A straightforward AI optimization
A while ago I made a simple hook for monitoring LLM tool calls.1 The data it's gathered suggest that LLMs default to opening whole files instead of finding ways to read only parts of them.2
I fear this will often pollute their context, because in an average file, most material will be only marginally relevant to most LLM readers.
Why don't we try making files way smaller--e.g., with only one function or a small group of functions per file?
- It would help address the context problem above.
- A main reason for longer files is that humans don't want to jump around files, but humans are going to be reading the code less and less (and when we do, IDE navigation is getting better and better).
- Current one-thing-per-file conventions (e.g., for React components) are broadly accepted and work pretty well.
- In cases where separating functions into different files causes dependency problems, that usually indicates that the functions have underlying design problems.3
There are also reasons not to do this: AI is getting better at managing its context and more powerful generally, and the surrounding material could be legitimately useful. Moreover, there might be some better way to indicate code boundaries to AI than by using separate files.
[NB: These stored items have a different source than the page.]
==> src/rtl/div32_pkg.sv <==
// Shared types and constants for the sequential restoring divider.
package div32_pkg;

    localparam int DIV_WIDTH = 32;

    typedef enum logic [2:0] {
        IDLE,
        ZERO,
        CALC,
        SIGN,
        DONE
    } state_t;

    localparam logic [DIV_WIDTH-1:0] DIV0_QUOT = '1;
    localparam logic [DIV_WIDTH-1:0] INT_MIN   = {1'b1, {(DIV_WIDTH-1){1'b0}}};

endpackage

==> src/rtl/div32_if.sv <==
// Start/done handshake and operand/result bundle between the execute path and the divider.
interface div32_if #(
    parameter int WIDTH = 32
);
    logic             start;
    logic             signed_op;
    logic [WIDTH-1:0] dividend;
    logic [WIDTH-1:0] divisor;
    logic             busy;
    logic             done;
    logic [WIDTH-1:0] quotient;
    logic [WIDTH-1:0] remainder;
    logic             div_by_zero;
    logic             overflow;

    modport master (
        output start, signed_op, dividend, divisor,
        input  busy, done, quotient, remainder, div_by_zero, overflow
    );

    modport slave (
        input  start, signed_op, dividend, divisor,
        output busy, done, quotient, remainder, div_by_zero, overflow
    );
endinterface

==> src/rtl/div32_step.sv <==
// One restoring-division iteration: shift {rem,q} left and try to subtract the divisor.
module div32_step #(
    parameter int WIDTH = 32
) (
    input  logic [WIDTH-1:0] i_rem,
    input  logic [WIDTH-1:0] i_q,
    input  logic [WIDTH-1:0] i_dvs,
    output logic [WIDTH-1:0] o_rem,
    output logic [WIDTH-1:0] o_q
);
    logic [WIDTH:0] w_shift;
    logic [WIDTH:0] w_diff;
    logic           w_restore;

    // The shifted remainder is below 2*divisor, so the top difference bit alone flags a negative trial.
    assign w_shift   = {i_rem, i_q[WIDTH-1]};
    assign w_diff    = w_shift - {1'b0, i_dvs};
    assign w_restore = w_diff[WIDTH];

    assign o_rem = w_restore ? w_shift[WIDTH-1:0] : w_diff[WIDTH-1:0];
    assign o_q   = {i_q[WIDTH-2:0], ~w_restore};
endmodule

==> src/rtl/div32_seq.sv <==
// Sequential radix-2 restoring divider, one quotient bit per cycle, start/done handshake.
// Signed support is built only when DIV32_SIGNED_EN is defined; otherwise every divide is unsigned.
module div32_seq
    import div32_pkg::*;
#(
    parameter int WIDTH = DIV_WIDTH
) (
    input  logic   clk,
    input  logic   rst,
    div32_if.slave bus
);
    localparam int CNT_W = $clog2(WIDTH);

    state_t           r_state;
    state_t           w_next;
    logic             w_accept;
    logic [CNT_W-1:0] r_count;
    logic [WIDTH-1:0] r_rem;
    logic [WIDTH-1:0] r_q;
    logic [WIDTH-1:0] r_dvs;
    logic [WIDTH-1:0] w_rem_nx;
    logic [WIDTH-1:0] w_q_nx;
    logic [WIDTH-1:0] w_dvd_mag;
    logic [WIDTH-1:0] w_dvs_mag;
    logic [WIDTH-1:0] w_quot_fin;
    logic [WIDTH-1:0] w_rem_fin;
    logic             w_ovf_fin;
    logic [WIDTH-1:0] r_quot;
    logic [WIDTH-1:0] r_remo;
    logic             r_dbz;
    logic             r_ovf_o;

`ifdef DIV32_SIGNED_EN
    logic r_qneg;
    logic r_rneg;
    logic r_ovf;
    logic w_sop;
    logic w_ovf;

    function automatic logic [WIDTH-1:0] neg_if(input logic [WIDTH-1:0] v, input logic n);
        return n ? ((~v) + WIDTH'(1)) : v;
    endfunction

    assign w_sop     = bus.signed_op;
    assign w_dvd_mag = neg_if(bus.dividend, w_sop & bus.dividend[WIDTH-1]);
    assign w_dvs_mag = neg_if(bus.divisor,  w_sop & bus.divisor[WIDTH-1]);
    // INT_MIN / -1 falls out of the magnitude path as 2^(WIDTH-1); only the flag needs detecting.
    assign w_ovf     = w_sop && (bus.dividend == INT_MIN) && (bus.divisor == DIV0_QUOT);

    always_ff @(posedge clk) begin
        if (w_accept) begin
            r_qneg <= w_sop & (bus.dividend[WIDTH-1] ^ bus.divisor[WIDTH-1]);
            r_rneg <= w_sop & bus.dividend[WIDTH-1];
            r_ovf  <= w_ovf;
        end
    end

    assign w_quot_fin = neg_if(r_q, r_qneg);
    assign w_rem_fin  = neg_if(r_rem, r_rneg);
    assign w_ovf_fin  = r_ovf;
`else
    logic w_unused_signed;

    assign w_unused_signed = bus.signed_op;
    assign w_dvd_mag       = bus.dividend;
    assign w_dvs_mag       = bus.divisor;
    assign w_quot_fin      = r_q;
    assign w_rem_fin       = r_rem;
    assign w_ovf_fin       = 1'b0;
`endif

    div32_step #(.WIDTH(WIDTH)) u_step (
        .i_rem (r_rem),
        .i_q   (r_q),
        .i_dvs (r_dvs),
        .o_rem (w_rem_nx),
        .o_q   (w_q_nx)
    );

    always_ff @(posedge clk) begin
        if (rst) begin
            r_state <= IDLE;
        end else begin
            r_state <= w_next;
        end
    end

    always_comb begin
        w_next   = r_state;
        w_accept = 1'b0;
        unique case (r_state)
            IDLE: begin
                if (bus.start) begin
                    w_accept = 1'b1;
                    w_next   = (bus.divisor == '0) ? ZERO : CALC;
                end
            end
            ZERO:    w_next = DONE;
            CALC:    if (r_count == '0) w_next = SIGN;
            SIGN:    w_next = DONE;
            DONE:    w_next = IDLE;
            default: w_next = IDLE;
        endcase
    end

    // For a zero divisor r_q carries the raw dividend so ZERO can return it untouched.
    always_ff @(posedge clk) begin
        if (w_accept) begin
            r_rem   <= '0;
            r_q     <= (bus.divisor == '0) ? bus.dividend : w_dvd_mag;
            r_dvs   <= w_dvs_mag;
            r_count <= CNT_W'(WIDTH - 1);
        end else if (r_state == CALC) begin
            r_rem   <= w_rem_nx;
            r_q     <= w_q_nx;
            r_count <= r_count - CNT_W'(1);
        end
    end

    always_ff @(posedge clk) begin
        if (rst) begin
            r_quot  <= '0;
            r_remo  <= '0;
            r_dbz   <= 1'b0;
            r_ovf_o <= 1'b0;
        end else if (r_state == ZERO) begin
            r_quot  <= DIV0_QUOT;
            r_remo  <= r_q;
            r_dbz   <= 1'b1;
            r_ovf_o <= 1'b0;
        end else if (r_state == SIGN) begin
            r_quot  <= w_quot_fin;
            r_remo  <= w_rem_fin;
            r_dbz   <= 1'b0;
            r_ovf_o <= w_ovf_fin;
        end
    end

    assign bus.busy        = (r_state == ZERO) || (r_state == CALC) || (r_state == SIGN);
    assign bus.done        = (r_state == DONE);
    assign bus.quotient    = r_quot;
    assign bus.remainder   = r_remo;
    assign bus.div_by_zero = r_dbz;
    assign bus.overflow    = r_ovf_o;
endmodule

==> src/flat_wrapper.sv <==
// flat-port wrapper written by rule: the top's interface ports become plain ports
module div32_seq_flat import div32_pkg::*;
#(
    parameter int WIDTH = DIV_WIDTH
)
  (clk, rst, bus_start, bus_signed_op, bus_dividend, bus_divisor, bus_busy, bus_done, bus_quotient, bus_remainder, bus_div_by_zero, bus_overflow);
  div32_if #(.WIDTH(WIDTH)) bus_i ();
  input  logic clk;
  input  logic rst;
  input wire logic [$bits(bus_i.start)-1:0] bus_start;
  input wire logic [$bits(bus_i.signed_op)-1:0] bus_signed_op;
  input wire logic [$bits(bus_i.dividend)-1:0] bus_dividend;
  input wire logic [$bits(bus_i.divisor)-1:0] bus_divisor;
  output wire logic [$bits(bus_i.busy)-1:0] bus_busy;
  output wire logic [$bits(bus_i.done)-1:0] bus_done;
  output wire logic [$bits(bus_i.quotient)-1:0] bus_quotient;
  output wire logic [$bits(bus_i.remainder)-1:0] bus_remainder;
  output wire logic [$bits(bus_i.div_by_zero)-1:0] bus_div_by_zero;
  output wire logic [$bits(bus_i.overflow)-1:0] bus_overflow;
  assign bus_i.start = bus_start;
  assign bus_i.signed_op = bus_signed_op;
  assign bus_i.dividend = bus_dividend;
  assign bus_i.divisor = bus_divisor;
  assign bus_busy = bus_i.busy;
  assign bus_done = bus_i.done;
  assign bus_quotient = bus_i.quotient;
  assign bus_remainder = bus_i.remainder;
  assign bus_div_by_zero = bus_i.div_by_zero;
  assign bus_overflow = bus_i.overflow;
  div32_seq #(.WIDTH(WIDTH)) u_core (.clk(clk), .rst(rst), .bus(bus_i));
endmodule
==> config.mk <==
export PLATFORM = sky130hd
export DESIGN_NAME = div32_seq_flat
export DESIGN_NICKNAME = d
export VERILOG_FILES = /design/src/rtl/div32_pkg.sv /design/src/rtl/div32_if.sv /design/src/rtl/div32_step.sv /design/src/rtl/div32_seq.sv /design/src/flat_wrapper.sv
export SDC_FILE = /design/constraint.sdc
export NUM_CORES = 1
export LEC_CHECK = 0
export CAP_MARGIN = 20
export CORE_MARGIN = 2
export CORE_UTILIZATION = 32
export CTS_BUF_LIST = sky130_fd_sc_hd__clkbuf_8
export DETAILED_ROUTE_END_ITERATION = 10
export PLACE_DENSITY = 0.59
export SYNTH_ARGS = -nofsm -noshare
export SYNTH_HDL_FRONTEND = slang
export SYNTH_HIERARCHICAL = 1
export SYNTH_SLANG_ARGS = --single-unit
export TNS_END_PERCENT = 50
==> constraint.sdc <==
create_clock -name clk -period 7.49 [get_ports clk]
set_input_delay 1.498 -clock clk [delete_from_list [all_inputs] [get_ports clk]]
set_output_delay 1.498 -clock clk [all_outputs]
set_load 0.005 [all_outputs]
* Word level (Yosys, flattened, before mapping) *
Cells that the tools add are included.

word-level totals
  input bits = 68
  logic and storage cells = 41
  register bits = 169
  output and inout port bits = 68

cells by class
  add/sub/neg operators = 2
  multiplexer cells = 15
  bitwise operators = 1
  equality and inequality tests = 6
  reductions and logical operators = 9

operators with widths
  operator               number
  $mux W32               7
  $sub A33 B32 Y33       1
  $logic_not A32 Y1      1
  $pmux W3 S3            1
  $eq A3 B2 Y1 const B   2
  $mux W3                2
  $logic_not A5 Y1       1
  $sub A5 B1 Y5 const B  1
  $mux W1                4
  $reduce_bool A2 Y1     2
  $eq A3 B1 Y1 const B   1
  $eq A3 B3 Y1 const B   1
  $logic_not A3 Y1       1
  $logic_or A1 B1 Y1     2
  $mux W2                1
  $ne A2 B1 Y1 const B   1
  $ne A2 B2 Y1 const B   1
  $reduce_and A2 Y1      1
  $reduce_or A2 Y1       1
  $not A1 Y1             1

* Logic depth before layout (Yosys ltp) *
Gate-level depths: netlist of the first run.

  depth after elaboration = 4
  gate-level depth with buffers = 17
  mapped depth without buffers = 15

* Cells and area by module *
Netlist of the first run, hierarchy kept.

by module, submodules not included
  module      seq. area each (um^2)  times used  area an instance (um^2)  cells an instance
  div32_seq   4023.9                 1           6593.8                   652
  div32_step  0.0                    1           2591.2                   336

* Worst setup path before layout of the first run *
Ideal clock, no wire load.

  path type = reg-to-reg
  start point = reg u_core.r_q[31]
  end point = reg u_core.r_rem[8]
  required time = 7.338 ns
  period minus slack after synthesis = 3.383 ns
  cell stages (with the launch flop) = 18
  arrival = 3.231 ns
  library setup time = 0.152 ns
  slack = 4.107 ns
  path buffers = 2
  path through = edfxtp_1 inv_1 ha_1 fa_1 and2b_2 o2111ai_2 a21oi_2 o2111ai_1 a211oi_2 nor2_4 mux2i_4 and2_4 buf_12 inv_8 buf_12 mux2_4 nand2_1 a21oi_1

on the way
  longest elaborated chain between the ends = 2

RTL lines
  what                    RTL line          text
  start, declared         div32_seq.sv:19   logic [WIDTH-1:0] r_q;
  start signal, assigned  div32_seq.sv:110  r_q <= (bus.divisor == '0) ? bus.dividend : w_dvd_mag;
  start signal, assigned  div32_seq.sv:115  r_q <= w_q_nx;
  $sub A33 B32 Y33        div32_step.sv:17  assign w_diff = w_shift - {1'b0, i_dvs};
  $mux W32                div32_step.sv:20  assign o_rem = w_restore ? w_shift[WIDTH-1:0] : w_diff[WIDTH-1:0];
  net u_core.w_rem_nx[8]  div32_seq.sv:21   logic [WIDTH-1:0] w_rem_nx;
  end signal, assigned    div32_seq.sv:114  r_rem <= w_rem_nx;
  end, declared           div32_seq.sv:18   logic [WIDTH-1:0] r_rem;

The timed path passes the listed nets, and every way through them passes these cells.
A chain may end at the register's enable or synchronous reset.

* Worst setup path in the final report of the first run *
  start point = reg u_core.r_q[31]
  end point = reg u_core.r_rem[16]

Same word-level chain as after synthesis.

==> flow_metrics.tcl, run 1 <==
set metrics [dict create \
    worstPathCellList "inv_1, ha_1, fa_1, and2b_2, o2111ai_2, a21oi_2, o2111ai_1, a211oi_2, nor2_4, mux2i_4, and2_4, inv_8, mux2_4, nand2_1, a21oi_1" \
    worstPathArrival_ns 4.31 \
    cts_max_level 4 \
    netlist-cell-type-count 70 \
    cp_max_fo 24 \
    r2r_end "u_core/r_rem[16]" \
    cp.depth 15 \
    cts_root_buf "clkbuf_8" \
    reg2reg_from "u_core/r_q[31]" \
    areaGrowthSynthToFinish_pct 17.7 \
    wl_met3_mm 1.06 \
    min_period_ns 4.00 \
    worst-path-buf-inv 2 \
    setup_viol 0 \
    ir_drop_mv 0.197 \
    worst_slew_pin_slew_ns 1.05 \
    initial_core_util 0.323 \
    finalWeightedCongestion 0.793 \
    tritoncts "done" \
    synth_nets 1091 \
    min_to "u_core/bus.quotient[21]" \
    die_x_um 173 \
    synth_seq_area_share 0.438 \
    numCtsBuffers 17 \
    ys_ff_latch 169 \
    post_cts_resized 0 \
    drtAntennaViolNets 0 \
    grt_setup_unrepaired "false" \
    antenna_found_initial 0 \
    hold_buffers 0 \
    hpwl_mm 16.3 \
    row_count 62 \
    cp_slowest_cell "edfxtp_1" \
    slew_headroom 0.298 \
    hold_depth 2 \
    crit_start "u_core/r_q[31]" \
    finalHoldViolations 0 \
    cp-start-kind "flip-flop" \
    power_density_nw_per_um2 324 \
    reg2reg_slack_ns 3.49 \
    path_delay_family "compound AO/OA/AOI/OAI gates" \
    finClkSkew_ns 0.0170 \
    dieArea_um2 30100 \
    netlist_area_um2 9190 \
    wl_met1_mm 11.8 \
    drv_cap 0 \
    timing.setup.tns_ns 0 \
    leakagePower_nw 4.29 \
    final_cell_mix "184 x nand2_1, 132 x clkdlybuf4s50_1, 104 x dfxtp_1" \
    viasPerCell 4.81 \
    power.total_mw 3.51 \
    die_y_um 173 \
    synthArstFlopShare 0 \
    clk_pin_slew_worst_paths_ns 0.08 \
    cts_sinks 169 \
    grt_max_degree 84 \
    wl_per_cell_um 15.5 \
    slew_viol_final 0 \
    io_buffers 133 \
    via_count 6999 \
    hold_class "reg -> reg" \
    antennaDiodeCount 0 \
    crit_type "reg -> reg" \
    critPathCaptureType "flip-flop" \
    detail_route.drc_violations 0 \
    clock.fmax_mhz 250 \
    met2_length_mm 9.54 \
    max_stage_delay_ns 0.53 \
    synthFlopType "dfxtp_1" \
    synth_edf_count 64 \
    drive_gt1_frac 0.0832 \
    grt_pass1_vias 6738 \
    final.period_utilization 0.535 \
    outcome "finished clean" \
    layout.nets 1160 \
    hold_start "u_core/bus.quotient[21]" \
    grt_pass1_wl_mm 36.6 \
    totalWireLength_mm 22.6 \
    clk_latency_ns 0.46 \
    cts_setup_buffers 0 \
    netlist_instances 988 \
    synth_area_per_cell_um2 9.30 \
    core_um2 28500 \
    r2r_cells 15 \
    top_layer "met4" \
    io_pins 136 \
    required_ns 7.79 \
    ys_warn_count 6 \
    track_usage 0.152 \
    layout_commonest_cell "nand2_1" \
    drt_first_iter_violations 461 \
    clockBufferDepth 2 \
    grt-ovfl-total 0 \
    dr.pass1.iters 4 \
]
[through the flow]
| step | cells | worst slack, ns | hold slack, ns | util | area (µm²) |
|---|---|---|---|---|---|
| floorplan | 988 | 4.11 | 0.451 | - | 9190 |
| global placement | 1422 | 3.49 | 0.467 | 0.367 | 10500 |
| detailed placement | 1422 | 3.43 | 0.477 | 0.367 | 10500 |
| CTS | 1454 | 3.43 | 0.506 | 0.380 | 10800 |
| global route | 1454 | 3.28 | 0.525 | 0.380 | 10800 |
| finish | 1454 | 3.49 | 0.501 | 0.380 | 10800 |
[worst register-to-register path, delay by kind of cell, from the launching register on]
kind                       cells  cell delay (ns)
AOI/OAI and AO/OA              5             0.98
adders and majority gates      2             0.64
buffers and inverters          2             0.22
DFF                            1             0.53
muxes                          2             0.74
and+or+nand+nor                4             0.77
[cell families (layout without fill, tap and decap cells)]
group,after synthesis,in the layout,synth area share
simple gates,335,335,0.160
compound gates,202,202,0.156
flops,169,169,0.438
buf+inv,160,242,0.0948
mux,57,57,0.0744
fa+ha+maj,35,35,0.0485
xor+xnor,29,29,0.0277
other cells,1,1,0.000408
[area by class of cell]
type | count | area, µm²
inverters | 70 | 272
fillers | 2931 | 17700
clock buffers | 19 | 262
flip-flops and latches | 169 | 4030
clock inverters | 13 | 92.6
repair buffers | 140 | 1380
multi-input cells | 659 | 4300
well taps | 384 | 480
[synth_stat cells (19+ instances only)]
library cell / count / area (µm²)
a311oi_1: 32 / 280
inv_1: 68 / 255
dfxtp_1: 105 / 2100
mux2_4: 19 / 285
ha_1: 34 / 425
nor2_1: 80 / 300
nand2_1: 184 / 691
a211oi_1: 27 / 203
a21oi_1: 58 / 290
buf_2: 28 / 140
mux2i_1: 33 / 330
edfxtp_1: 64 / 1920
buf_4: 42 / 315
[how the worst max path moves through the flow]
stage               slack [ns]                to
detailed placement        3.43  u_core/r_rem[16]
floorplan                 4.11   u_core/r_rem[8]
finish                    3.49  u_core/r_rem[16]
global route              3.28  u_core/r_rem[23]
global placement          3.49  u_core/r_rem[30]
CTS                       3.43  u_core/r_rem[16]
[routing by layer]
| metal | vias to the layer above | track usage |
|---|---|---|
| met5 | - | 0 |
| met4 | 0 | 0.0328 |
| met3 | 8 | 0.0357 |
| met2 | 158 | 0.227 |
| met1 | 3271 | 0.223 |
| li1 | 3562 | - |
[registers in the layout, summed over array words and instances, names as in the netlist]
name / count
u_core/r_count: 5
u_core/r_q: 32
u_core/bus.remainder: 32
u_core/bus.quotient: 32
u_core/r_dvs: 32
u_core/r_state: 3
u_core/bus.div_by_zero: 1
u_core/r_rem: 32
[report_power, final]
group          internal (mW)  switching (mW)
clock                  0.249           0.349
sequential              1.15           0.209
combinational          0.752           0.800
total                   2.15            1.36
Note: power is estimated with default switching activity, not from simulation.
==> inputs of run 2 (changes only) <==
--- a/config.mk
+++ b/config.mk
@@ -10,7 +10,7 @@
 export CORE_UTILIZATION = 32
 export CTS_BUF_LIST = sky130_fd_sc_hd__clkbuf_8
 export DETAILED_ROUTE_END_ITERATION = 10
-export PLACE_DENSITY = 0.59
+export PLACE_DENSITY = 0.61
 export SYNTH_ARGS = -nofsm -noshare
 export SYNTH_HDL_FRONTEND = slang
 export SYNTH_HIERARCHICAL = 1
==> constraint.sdc (replaced) <==
create_clock -name clk -period 3.3 [get_ports clk]
set_input_delay 0.66 -clock clk [delete_from_list [all_inputs] [get_ports clk]]
set_output_delay 0.66 -clock clk [all_outputs]
set_load 0.005 [all_outputs]
==> run 2 against run 1 <==
Net effect: sequential share of layout area shrank 0.97 points; clock-buffer cell count shrank 1; die area is the same; sequential power grew 120%; critical path depth is the same; total power grew 140%; combinational power grew to 2.5 times the previous value; clock power grew to 2.5 times the previous value; non-clock buffer count grew 17; core utilization grew 1.0 points; cell count grew 1.3%; critical endpoint is now u_core/r_rem[13]; highest routed layer unchanged.
==> flow_metrics.tcl, run 2 (synthesis gave the netlist of run 1 again) <==
set metrics [dict create \
    p_clk_frac 0.179 \
    clock.fmax_mhz 307 \
    slew_viol_final 0 \
    p_sw_frac 0.386 \
    layout.nets 1179 \
    worstPathArrival_ns 3.59 \
    cts_root_buf "clkbuf_8" \
    power.switching_mw 3.26 \
    antennaDiodeCount 0 \
    clockBufferDepth 2 \
    ir_drop_mv 0.421 \
    die_x_um 173 \
    setup_viol 0 \
    cp-start-kind "flip-flop" \
    grt_setup_unrepaired "true" \
    num-fill-cells 2860 \
    hold_class "reg -> reg" \
    numCtsBuffers 17 \
    cts_max_level 4 \
    finalHoldViolations 0 \
    clk_pin_slew_worst_paths_ns 0.09 \
    layout_commonest_cell "nand2_1" \
    finClkSkew_ns 0.0146 \
    critPathCaptureType "flip-flop" \
    dr.pass1.iters 5 \
    slew_headroom 0.577 \
    final.period_utilization 0.986 \
    reg2reg_from "u_core/r_q[31]" \
    dieArea_um2 30100 \
    tritoncts "done" \
    r2r_end "u_core/r_rem[13]" \
    crit_type "reg -> reg" \
    drt_first_iter_violations 518 \
    worst_slew_pin_slew_ns 0.635 \
    min_period_ns 3.25 \
    required_ns 3.64 \
    drive_gt1_frac 0.108 \
    track_usage 0.150 \
    cts_sinks 169 \
    drv_cap 0 \
    initial_core_util 0.323 \
    hpwl_mm 16.3 \
    wl_per_cell_um 15.3 \
    drtAntennaViolNets 0 \
    final_cell_mix "183 x nand2_1, 132 x clkdlybuf4s50_1, 104 x dfxtp_1" \
    row_count 62 \
    grt-ovfl-total 0 \
    clk_latency_ns 0.47 \
    r2r_cells 15 \
    io_pins 136 \
    instances_no_fill 1473 \
    io_buffers 133 \
    placed_cells 1438 \
    viasPerCell 4.79 \
    reg2reg_slack_ns 0.05 \
    grt_max_degree 132 \
    die_y_um 173 \
    outcome "finished clean" \
    leakagePower_nw 4.44 \
    power.total_mw 8.45 \
    totalWireLength_mm 22.6 \
    internal-power_mw 5.19 \
    areaGrowthSynthToFinish_pct 20.9 \
    hold_buffers 0 \
    seqPwrFrac 0.359 \
    detail_route.drc_violations 0 \
    core_um2 28500 \
    crit_start "u_core/r_q[31]" \
    endpoint "u_core/r_rem[13]" \
    grt_pass1_vias 6748 \
    grt_pass1_wl_mm 35.9 \
    power.share.combinational 0.463 \
    finalWeightedCongestion 0.845 \
    power_density_nw_per_um2 761 \
    via_count 7049 \
    cp_max_fo 12 \
    antenna_found_initial 0 \
]
[run 2: changes by cell type in the layout (fill, tap and decap cells not counted), sizes merged]
cell / previous run / this run
buf: 8 / 25
bufinv: 0 / 2
clkinvlp: 3 / 1
inv: 77 / 79
clkbuf: 19 / 18
clkinv: 3 / 4
[run 2: per-stage QoR]
step | setup TNS [ns] | utilization | setup slack, ns | hold slack (ns) | cell area, µm²
6_report | 0 | 0.390 | 0.0461 | 0.496 | 11100
5_1_grt | -1.02 | 0.390 | -0.0673 | 0.519 | 11100
4_1_cts | 0 | 0.388 | 0.000449 | 0.500 | 11000
3_5_place_dp | -0.0446 | 0.374 | -0.0149 | 0.472 | 10600
3_3_place_gp | 0 | 0.374 | 0.00281 | 0.468 | 10600
2_1_floorplan | 0 | - | 0.0158 | 0.451 | 9190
On balance, however, I conjecture that it would help, especially because it's so safe.
A recurring theme here and elsewhere is that AI will, and should, change the structure of everything from our code to our patterns of work. Most current AI usage is doing the same things faster (and hopefully better), but we should look to see where it can profitably do different things. I expect many of these changes to be much more drastic than "let's make more files," but this could be a small representative restructuring, and one that potentially enables more significant changes.
This began as tool for monitoring file-opening events, but I soon asked it to simply log all the tool calls.↩
(E.g., with
grep -A -B, which I imagine has exploded in popularity in the last six months.)↩A simple, common example is when there is a cyclic dependency among functions in a file. Even when the language allows it, this usually indicates an organizational problem.↩